"Hang in there." ...one of my father's most frequently used phrases for us kids.
Life gets crazy, no doubt! But I've found it's really true that there's a silver lining, peace after the storm.
The other night, I read through my old blog posts and was blown away at the faithfulness of God. I still miss Mom and Dad, but as I read through those posts, I was reminded how heavy the cloud used to be compared to now. I remember the raw emotion and tears that were cried as I spilled my heart. I realized how much healing has already been done.
Sometimes the scabs are ripped off, and I have to start over, but one thing has not changed. My Rock and Redeemer has never left my side. He has been my strength. He is redeeming every heartache and moment of brokenness.
One day in class, we had a guest speaker...two, actually. It was a young lady and her mom. The girl, Jen, was in a car accident with her family in 2006. They were hit by a drunk driver going 80 mph, only a little over a mile from their home. All four members of the family survived, a true miracle! However, Jen, 15 years old at the time, suffered such severe brain injuries that she was in a coma for 5 months. They went on to tell us how when she awoke from the coma, instead of being angry and swearing like patients often do, the only time she could speak clearly was through praise songs and while speaking with the Lord as though He were right there in the room...because, of course, He was. While she is still mostly blind, has little short term memory, and often thinks more like a child than the adult she is, she's alive. She's alive and sharing her story all over the country, giving people hope and a reason to continue on.
I have a confession: when I first heard her story, I was a little bit bitter. I mean, I was happy for her and all, but a nasty little thought cut through that happiness. What about us? Why does her story get to be one of continuing life instead of seemingly life-cut-short? Why does she get a different story?
And then it hit me. Our stories are really no different at all. You see, as followers of Christ, we're not really living our stories...we're living His Story. We are characters in one Story, living out different chapters, playing different roles--both rather insignificant supporting roles. It's the Protagonist we're supposed to be focused on.
The crazy part is that while we play rather insignificant roles, we as characters are deemed the farthest thing from insignificant. We are, by His grace, "His own special treasures," and you can be, too. Because of the blood of Jesus spilled on the cross, we both live stories of victory, not for ourselves, but as messengers of the One who saved us from utter despair and depravity. We may not see how the chapters fit together now, but we have the promise that in the final chapter, the Protagonist of our story wins once and for all. This gives us, as warriors for the King's army, worth beyond measure.

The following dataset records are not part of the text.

### src/rtl/ena_scheduler_pkg.sv
// ena_scheduler_pkg: shared FSM encodings, LFSR mask and ENA_NONE helper for the ena scheduler
package ena_scheduler_pkg;
   localparam logic [1:0] S_IDLE     = 2'd0;
   localparam logic [1:0] S_RUN      = 2'd1;
   localparam logic [1:0] S_DEADLOCK = 2'd2;
   localparam logic [15:0] LFSR_MASK = 16'hB400;
   function automatic int ena_none(input int ntrans);
      return ntrans + 1;
   endfunction
endpackage

### src/rtl/ena_scheduler_if.sv
// ena_scheduler_if: circuit-side control inputs and the ena select bus driven by the scheduler
interface ena_scheduler_if #(
   parameter int NTRANS = 8,
   parameter int EW     = $clog2(NTRANS + 2)
) ();
   logic              run;
   logic [NTRANS-1:0] excited;
   logic              force_valid;
   logic [EW-1:0]     force_idx;
   logic [EW-1:0]     ena;
   logic              deadlock;
   logic [31:0]       steps;
   modport master (output run, excited, force_valid, force_idx, input ena, deadlock, steps);
   modport slave (input run, excited, force_valid, force_idx, output ena, deadlock, steps);
endinterface

### src/rtl/ena_scheduler_rr_pick.sv
// ena_scheduler_rr_pick: first set request at or after start, searching upward with wrap
module ena_scheduler_rr_pick #(
   parameter int N = 8
) (
   input  logic [N-1:0]         req_i,
   input  logic [$clog2(N)-1:0] start_i,
   output logic                 hit_o,
   output logic [$clog2(N)-1:0] idx_o
);
   logic [2*N-1:0] dbl;
   // rotate so start sits at bit 0, then take the lowest set bit of the rotated view
   always_comb begin
      dbl   = {req_i, req_i} >> start_i;
      hit_o = 1'b0;
      idx_o = '0;
      for (int k = N - 1; k >= 0; k--)
         if (dbl[k]) begin
            hit_o = 1'b1;
            idx_o = $clog2(N)'((int'(start_i) + k) % N);
         end
   end
endmodule

### src/rtl/ena_scheduler.sv
// ena_scheduler: picks one excited transition per cycle (forced, starved-first, else random) and flags deadlock
module ena_scheduler
   import ena_scheduler_pkg::*;
#(
   parameter int          NTRANS         = 8,
   parameter int          EW             = $clog2(NTRANS + 2),
   parameter logic [15:0] LFSR_SEED      = 16'hACE1,
   parameter int          STARVE_LIMIT   = 16,
   parameter int          DEADLOCK_LIMIT = 64
) (
   input logic         clk,
   input logic         reset,
   ena_scheduler_if.slave bus
);
   localparam int IW = $clog2(NTRANS);
   localparam int AW = $clog2(STARVE_LIMIT + 1);
   localparam int SW = $clog2(DEADLOCK_LIMIT + 1);
   localparam logic [EW-1:0] NONE = EW'(ena_none(NTRANS));
   localparam logic [15:0]   SEED = (LFSR_SEED == 16'd0) ? 16'd1 : LFSR_SEED;

   logic [1:0]        state_q, state_d;
   logic [15:0]       lfsr_q, lfsr_d;
   logic [SW-1:0]     stall_q, stall_d;
   logic [AW-1:0]     age_q [NTRANS];
   logic [AW-1:0]     age_d [NTRANS];
   logic [EW-1:0]     ena_q, ena_d;
   logic [31:0]       steps_q, steps_d;
   logic [NTRANS-1:0] starve;
   logic [IW-1:0]     start, s_idx, r_idx, pick;
   logic              force_ok, s_hit, r_hit, active;

   ena_scheduler_rr_pick #(.N(NTRANS)) u_starve (.req_i(starve), .start_i('0), .hit_o(s_hit), .idx_o(s_idx));
   ena_scheduler_rr_pick #(.N(NTRANS)) u_rand (.req_i(bus.excited), .start_i(start), .hit_o(r_hit), .idx_o(r_idx));

   // policy selection: a valid excited force wins, then the lowest starved transition, then the random rotation
   always_comb begin
      starve = '0;
      for (int i = 0; i < NTRANS; i++)
         starve[i] = bus.excited[i] && (age_q[i] >= AW'(STARVE_LIMIT));
      force_ok = bus.force_valid && (bus.force_idx < EW'(NTRANS)) &&
                 |(bus.excited & (NTRANS'(1) << bus.force_idx));
      start    = IW'(lfsr_q % 16'(NTRANS));
      pick     = force_ok ? bus.force_idx[IW-1:0] : s_hit ? s_idx : r_idx;
      active   = (state_q == S_RUN) && bus.run;
   end

   // next state: everything except the FSM itself is frozen unless running in S_RUN
   always_comb begin
      state_d = state_q;
      lfsr_d  = lfsr_q;
      stall_d = stall_q;
      ena_d   = NONE;
      steps_d = steps_q;
      age_d   = age_q;
      if (state_q == S_IDLE && bus.run) state_d = S_RUN;
      if (state_q == S_RUN && !bus.run) state_d = S_IDLE;
      if (active) begin
         lfsr_d  = lfsr_q[0] ? ((lfsr_q >> 1) ^ LFSR_MASK) : (lfsr_q >> 1);
         ena_d   = r_hit ? EW'(pick) : NONE;
         steps_d = steps_q + 32'(r_hit);
         stall_d = r_hit ? '0 : stall_q + 1'b1;
         if (!r_hit && (stall_q + 1'b1) == SW'(DEADLOCK_LIMIT)) state_d = S_DEADLOCK;
         for (int i = 0; i < NTRANS; i++)
            age_d[i] = (!bus.excited[i] || (r_hit && pick == IW'(i))) ? '0 :
                       (&age_q[i]) ? age_q[i] : age_q[i] + 1'b1;
      end
   end

   // state registers, all returning to reset values immediately on reset
   always_ff @(posedge clk or posedge reset) begin
      if (reset) begin
         state_q <= S_IDLE;
         lfsr_q  <= SEED;
         stall_q <= '0;
         ena_q   <= NONE;
         steps_q <= '0;
         for (int i = 0; i < NTRANS; i++) age_q[i] <= '0;
      end else begin
         state_q <= state_d;
         lfsr_q  <= lfsr_d;
         stall_q <= stall_d;
         ena_q   <= ena_d;
         steps_q <= steps_d;
         age_q   <= age_d;
      end
   end

   assign bus.ena      = ena_q;
   assign bus.deadlock = (state_q == S_DEADLOCK);
   assign bus.steps    = steps_q;
endmodule

### src/flat_wrapper.sv
// flat-port wrapper written by rule: the top's interface ports become plain ports
module ena_scheduler_flat import ena_scheduler_pkg::*;
#(
   parameter int          NTRANS         = 8,
   parameter int          EW             = $clog2(NTRANS + 2),
   parameter logic [15:0] LFSR_SEED      = 16'hACE1,
   parameter int          STARVE_LIMIT   = 16,
   parameter int          DEADLOCK_LIMIT = 64
)
  (clk, reset, bus_run, bus_excited, bus_force_valid, bus_force_idx, bus_ena, bus_deadlock, bus_steps);
  ena_scheduler_if #(.NTRANS(NTRANS), .EW(EW)) bus_i ();
  input logic clk;
  input logic reset;
  input wire logic [$bits(bus_i.run)-1:0] bus_run;
  input wire logic [$bits(bus_i.excited)-1:0] bus_excited;
  input wire logic [$bits(bus_i.force_valid)-1:0] bus_force_valid;
  input wire logic [$bits(bus_i.force_idx)-1:0] bus_force_idx;
  output wire logic [$bits(bus_i.ena)-1:0] bus_ena;
  output wire logic [$bits(bus_i.deadlock)-1:0] bus_deadlock;
  output wire logic [$bits(bus_i.steps)-1:0] bus_steps;
  assign bus_i.run = bus_run;
  assign bus_i.excited = bus_excited;
  assign bus_i.force_valid = bus_force_valid;
  assign bus_i.force_idx = bus_force_idx;
  assign bus_ena = bus_i.ena;
  assign bus_deadlock = bus_i.deadlock;
  assign bus_steps = bus_i.steps;
  ena_scheduler #(.NTRANS(NTRANS), .EW(EW), .LFSR_SEED(LFSR_SEED), .STARVE_LIMIT(STARVE_LIMIT), .DEADLOCK_LIMIT(DEADLOCK_LIMIT)) u_core (.clk(clk), .reset(reset), .bus(bus_i));
endmodule
### config.mk
export PLATFORM = sky130hd
export DESIGN_NAME = ena_scheduler_flat
export DESIGN_NICKNAME = d
export VERILOG_FILES = /design/src/rtl/ena_scheduler_pkg.sv /design/src/rtl/ena_scheduler_if.sv /design/src/rtl/ena_scheduler_rr_pick.sv /design/src/rtl/ena_scheduler.sv /design/src/flat_wrapper.sv
export SDC_FILE = /design/constraint.sdc
export NUM_CORES = 1
export LEC_CHECK = 0
export CAP_MARGIN = 20
export CORE_ASPECT_RATIO = 1.5
export CORE_MARGIN = 2
export CORE_UTILIZATION = 45
export CTS_BUF_LIST = sky130_fd_sc_hd__clkbuf_4
export DETAILED_ROUTE_END_ITERATION = 10
export HOLD_SLACK_MARGIN = 0.02
export PLACE_DENSITY = 0.69
export REMOVE_ABC_BUFFERS = 1
export SETUP_SLACK_MARGIN = 0.5
export SYNTH_ARGS = -nofsm -noshare
export SYNTH_HDL_FRONTEND = slang
export SYNTH_SLANG_ARGS = --single-unit
### constraint.sdc
create_clock -name clk -period 5.1 [get_ports clk]
set_clock_uncertainty 0.15 [all_clocks]
set_input_delay 0.765 -clock clk [delete_from_list [all_inputs] [get_ports clk]]
set_output_delay 0.765 -clock clk [all_outputs]
set_load 0.02 [all_outputs]
## Yosys cells after proc, flatten, opt, wreduce, memory -nomap -nowiden

Cells that the tools add are included.

- Flip-flop bits (word level): 101
- Bits of input ports: 16
- Logic and storage cells: 178

- $add $sub $neg: 17
- $lt $le $gt $ge: 9
- Equal/unequal tests: 18
- Shift-type cells: 2
- Multiplexer cells: 58
- Bitwise gates (word level): 2
- Reduce and logical (&&, ||, !) cells: 59

Operators by type and width:

| operator | number |
|---|---|
| two-way mux 5 bit | 16 |
| two-way mux 3 bit | 18 |
| adder 5 x 1 -> 5 bit, second input constant | 8 |
| >= comparator 5 bit, second input constant | 8 |
| AND reduction 5 bit | 8 |
| adder 32 x 1 -> 32 bit | 1 |
| logical AND 1 bit | 22 |
| two-way mux 1 bit | 16 |
| two-way mux 16 bit | 1 |
| != test 2 x 1 -> 1 bit, second input constant | 8 |
| AND reduction 2 bit | 8 |
| right shift 16 x 3 -> 8 bit | 1 |
| adder 3 bit, second input constant | 4 |
| equality test 3 bit, second input constant | 4 |
| zero test 1 bit | 10 |
| bitwise AND 8 bit | 1 |
| logical OR 1 bit | 8 |
| two-way mux 2 bit | 4 |
| two-way mux 4 bit | 2 |
| OR reduction 8 bit | 1 |
| << shifter 1 x 4 -> 8 bit, first input constant | 1 |
| adder 7 x 1 -> 7 bit, second input constant | 1 |
| equality test 7 bit, second input constant | 1 |
| two-way mux 7 bit | 1 |
| other kinds (10) | 12 |

## Depth between registers and ports, before layout

- Depth after elaboration: 17
- Depth in mapped cells: 15
- Gate-level depth less buffers: 14

## Modules after synthesis

From an unflattened synthesis, not the netlist that was laid out.

- Cells, all modules: 759
- Area total of the unflattened synthesis: 7319.5 um^2

By module, submodules not included:

| module | instances | cells each | area each (um^2) | seq. area each (um^2) |
|---|---|---|---|---|
| ena_scheduler | 1 | 541 | 5575.3 | 2539.9 |
| ena_scheduler_rr_pick | 2 | 109 | 872.1 | 0.0 |

## Worst setup path before layout

No wires, ideal clock.

- Path type: input to register
- Start point: in bus_excited[6]
- End point: reg u_core.steps_q[28], in the netlist u_core.bus.steps[28]
- Arrival time: 3.600 ns
- Path slack: 1.218 ns
- Stages on the path: 14
- Buffers on the path: 1
- Cells stage by stage: clkbuf_1 -> mux4_2 -> mux2_2 -> a211oi_2 -> nand4_2 -> ha_1 -> ha_1 -> nand4_1 -> nor2_1 -> and3_1 -> and4_1 -> nand4_1 -> nor2_1 -> xor2_1

- Word-level cells in the longest chain between the ends: 10

RTL lines:

| element | RTL line | RTL |
|---|---|---|
| start: declaration | flat_wrapper.sv:15 | `input wire logic [$bits(bus_i.excited)-1:0] bus_excited;` |
| right shift 16 x 3 -> 8 bit (*) | ena_scheduler_rr_pick.sv:13 | `dbl = {req_i, req_i} >> start_i;` |
| two-way mux 1 bit (7 in series) | ena_scheduler_rr_pick.sv:17 | `if (dbl[k]) begin` |
| two-way mux 1 bit (*) | ena_scheduler_rr_pick.sv:17 |  |
| adder 32 x 1 -> 32 bit (*) | ena_scheduler.sv:60 | `steps_d = steps_q + 32'(r_hit);` |
| end signal: assignment | ena_scheduler.sv:83 | `steps_q <= steps_d;` |
| end: declaration | ena_scheduler.sv:27 | `logic [31:0] steps_q, steps_d;` |

Every way passes the cells marked *; elsewhere a longest branch is shown, timed or not.
A chain may end at the register's enable or synchronous reset.

## Worst setup path after layout

- Start point: reg u_core.lfsr_q[1]
- End point: reg u_core.steps_q[28], in the netlist u_core.bus.steps[28]

- Word-level cells in the longest chain between the ends: 10

RTL lines:

| element | RTL line | RTL |
|---|---|---|
| start: declaration | ena_scheduler.sv:22 | `logic [15:0] lfsr_q, lfsr_d;` |
| start signal: assignment | ena_scheduler.sv:80 | `lfsr_q <= lfsr_d;` |
| right shift 16 x 3 -> 8 bit (*) | ena_scheduler_rr_pick.sv:13 |  |
| two-way mux 1 bit (7 in series) | ena_scheduler_rr_pick.sv:17 |  |
| two-way mux 1 bit (*) | ena_scheduler_rr_pick.sv:17 |  |
| adder 32 x 1 -> 32 bit (*) | ena_scheduler.sv:60 |  |

Marked as above.

==> run_results.csv <==
group,metric,value,unit
synth,synth_top_area_share,0.3713,
global_routing,grt_pass1_wl,24.55,mm
clock_tree,htreeDepth,3,
setup_path,crit_path_top_delay_cell,"dfrtp_1",
synth,ys_async_sr_fraction,1.000,
layout,fin_nets,740,
setup_path,critPathCaptureType,"register",
setup_path,path_depth,13,
floorplan,rows,52,
floorplan,design.die.area,14600,um2
setup_path,start_kind,"register",
timing,finalSetupViolCount,0,
synth,ys_top_cells_by_area,"dfrtp_1 37%, nand2_1 6.9%, xnor2_1 5.0%, ha_1 4.5%, dfstp_2 4.3%",
timing,fmax,238.5,MHz
setup_path,critical-path-top-delay-family,"simple AND/OR/NAND/NOR gates",
hold_path,hold_class,"register to register",
synth,yosysSeqAreaShare,0.4141,
timing,setup_tns,0,ns
setup_path,r2r-start,"u_core.lfsr_q[1]",
placement,routabilityCongestion,0.9275,
clock_tree,clk_latency,0.46,ns
setup_path,path_buf_inv,0,
clock_tree,hold_buffers,0,
timing,worstMarginPinSlew,0.9195,ns
synth,netlist_area,6133,um2
placement,placed_area,6794,um2
synth,synth-compound-area-share,0.1365,
synth,synth_fa_ha_area_frac,0.04488,
status,status,"completed",
drt,drc,0,
floorplan,die_x,99.33,um
setup_path,r2r_cells,13,
synth,avgSynthCellArea,9.307,um2
clock_tree,cts_resized,0,
floorplan,start_util,0.4576,
run,maxCapViolations,0,
synth,yosys_most_used_dff,"dfrtp_1",
setup_path,path_max_fanout,19,
clock_tree,cts_buffers,9,
floorplan,dieHeight,147.0,um
timing,layout_min_cycle_time,4.192,ns
layout,post_route_cells_drive_above_1_share,0.1004,
timing,report.final.hold_viol_count,0,
floorplan,coreArea,13400,um2
setup_path,r2r_slack,0.91,ns
layout,final_cell_area,6939,um2
global_routing,grt_start_max_net_pins,74,
hold_path,holdPathStages,2,
clock_tree,postCtsSetupRepairBufs,0,
clock_tree,clkTransAtPathRegs,0.18,ns
drt,wl_per_cell,17.03,um
global_routing,overflow,0,
drt,totalWireLength,14.82,mm
setup_path,crit_path_end,"u_core.bus.steps[28]",
drt,vias_per_cell,5.824,
placement,place_hpwl,10.68,mm
synth,muxShareOfSynthArea,0.08609,
drt,ant_nets,0,
layout,syn_to_final_growth,13.14,%
setup_path,cpPeakStageDelay,0.94,ns
global_routing,grt_usage,0.2087,
synth,synth_warnings,0,
synth,synth_area_leader_cell,"dfrtp_1",
global_routing,grt_pass1_vias,4992,
setup_path,path_cells,"mux4_2 -> mux2_2 -> a211oi_2 -> nand4_2 -> ha_1 -> ha_1 -> nand4_1 -> nor2_1 -> and3_1 -> and4_1 -> nand4_1 -> nor2_1 -> xor2_1",
setup_path,cp.required,5.32,ns
setup_path,arrival,4.41,ns
synth,synth_top_family_by_area,"simple AND/OR/NAND/NOR gates",
power_and_ir_drop,peakVddDrop,0.1859,mV
setup_path,crit_type,"register to register",
placement,place.port_buffers,52,
setup_path,reg2reg_to,"u_core.bus.steps[28]",
clock_tree,cts_tree,"done",
synth,synthDistinctLibCells,65,
synth,synth-simple-area-share,0.2056,
timing,rsz0062_at_grt,"no",
drt,drt_pre_antenna_iters,4,
synth,synth_xor_area_frac,0.08140,
timing,drv_slew,0,
clock_tree,cts_max_path_buffers,2,
power_and_ir_drop,leakage,3.065,nW
floorplan,io_pins,53,
placement,numPlacedInstances,853,
setup_path,crit_start,"u_core.lfsr_q[1]",
synth,synth-seq-cells,101,
drt,drt_iter0_drc,296,
layout,final_cells,870,
clock_tree,cts_root_buffer,"clkbuf_4",
synth,synth_edf_count,0,
drt,vias,5067,
clock_tree,clkSinkCount,101,
power_and_ir_drop,power.density,354.9,nW/um2
timing,relSlewSlack,0.3870,
synth,syn_inst,659,
global_routing,antenna_found_initial,1,
timing,min_period_over_period,0.8220,
[routing by layer]
metal	global-route usage	wire length (um)	part of all wire	vias up
met5	0	0	0	-
met4	0.1027	654	0.044	0
met3	0.03806	765	0.052	37
met2	0.3534	7387	0.50	156
met1	0.2536	6012	0.41	2465
li1	-	-	-	2409
[report_power, final]
| part | switching, W | total (W) | internal, W |
|---|---|---|---|
| clock | 0.000305 | 0.000421 | 0.000116 |
| sequential | 0.000170 | 0.00114 | 0.000972 |
| combinational | 0.000509 | 0.000900 | 0.000391 |
| total | 0.000984 | 0.00246 | 0.00148 |
[registers in the layout (all words and copies together) (netlist names)]
signal,flops
u_core.age_q,40
u_core.state_q,2
u_core.lfsr_q,16
u_core.stall_q,7
u_core.bus.ena,4
u_core.bus.steps,32
[synth_stat cells (7+ instances only)]
master      n
a21oi_1    26
and3_1     15
buf_2       7
clkbuf_1   19
dfrtp_1    91
dfstp_2    10
ha_1       22
inv_1      16
mux2i_1    21
mux4_2     11
nand2_1   112
nand2b_1   16
nand3_1    19
nand4_1    18
nor2_1     54
nor3_1      7
o21ai_0    47
xnor2_1    35
xor2_1     22
[per-stage QoR]
stage                       util  hold WS (ns)  total power, W  setup WS [ns]
after CTS                 0.5176        0.3262        0.002477         0.9075
after detailed placement  0.5069        0.3042        0.002047         0.4515
after global routing      0.5177        0.3473        0.002628         0.5890
after global placement    0.5069        0.2938        0.002018         0.5488
after floorplan                -        0.2846        0.001745          1.039
final                     0.5177        0.3229        0.002463         0.9076
[how the worst min path moves through the flow]
stage | startpoint | endpoint
floorplan | u_core.lfsr_q[6] | u_core.lfsr_q[5]
global placement | u_core.lfsr_q[6] | u_core.lfsr_q[5]
finish | u_core.lfsr_q[7] | u_core.lfsr_q[6]
detailed placement | u_core.lfsr_q[6] | u_core.lfsr_q[5]
CTS | u_core.lfsr_q[6] | u_core.lfsr_q[5]
global route | u_core.lfsr_q[6] | u_core.lfsr_q[5]
[tightest hold or removal path, cell delays in order (launching register included)]
cell	delay [ns]
dfstp_2	0.41
nand2_1	0.05
nand2_1	0.04
[placed cells by master, fill, tap and decap left out, types with 5 or more instances in the layout]
cell	netlist	layout
o21ai_0	47	47
nand2b_1	16	16
clkbuf_4	0	9
nor3_1	7	7
dfstp_2	10	10
nand4_1	18	18
clkdlybuf4s50_1	0	52
nand2_1	112	112
and2_1	5	5
nand3_1	19	19
mux4_2	11	11
xor2_1	22	22
ha_1	22	22
a21oi_1	26	26
or2_2	5	5
and3_1	15	15
nor2b_1	5	5
xnor2_1	35	35
mux2i_1	21	21
nor2_1	54	54
inv_1	16	15
dfrtp_1	91	91
o22ai_1	6	6
buf_4	0	9
[final cells by class]
type	instances	area (um2)
well taps	162	202.7
clock inverters	7	75.07
clock buffers	9	67.56
flip-flops and latches	101	2540
diodes	1	2.502
repair buffers	61	588.1
inverters	16	62.56
multi-input cells	513	3401
fillers	1251	6464
[logic make-up after synthesis]
kind of cell / Yosys count
AOI/OAI and AO/OA: 127
xor gates and xnor gates: 57
adders and majority gates: 22
buffers and inverters: 45
DFF: 101
muxes: 37
and+or+nand+nor: 270
No activity file was read; power rests on OpenSTA's default activity.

I was struggling the other day with what to do with my chapter. How do I best love people and use the comfort God's given me to be a comfort to others? At least, that's what I thought I was struggling with. After discussing it with a dear friend, I realized that in all honesty, I was becoming much more interested in promoting my story than I was in promoting God's story. I was trying to write in my own bits and then tell the story on my own terms. Control and recognition were becoming gods I wasn't sure how to obtain. And it was just terrible! I was miserable and disconnected without even realizing how much self-absorption was clouding my view.
After becoming aware of this fact, I was able to resurrender my life--past, present, and future--to the only One who's been by my side without exception. He will determine who hears Our story and when and how. He will decide what the next page brings, and my job is to actively trust Him. This means living in obedience to what He's telling me to do right now. It means taking a deep breath and not worrying about the future, trusting that He will tell me what to do then, too.
I get so stressed out about what I'm supposed to be doing now so that I can be all God wants me to be in the future. While this is good to an extent, I'm realizing more and more that seeking "God's will"--a plan, a formula--is rather stressful. Seeking God, however, is as simple as a prayer or 5 spare minutes in Scripture. God promises that we will find Him when we seek Him, and each time He's found, His face--His character and the things He wishes from His children--are ingrained into me a bit deeper. As He becomes familiar, the things I should do as His daughter are easier and easier to identify. Following His wishes becomes more and more second nature. Opening my heart and eyes to the works He's doing and wants me to do is less and less challenging, less and less frightening.
Life gets crazy, but God is trustworthy. Your life is important to Him. His desire is to give your toughest moments meaning in the end. So..."Hang in there." Don't quit on God. I promise He hasn't quit on you.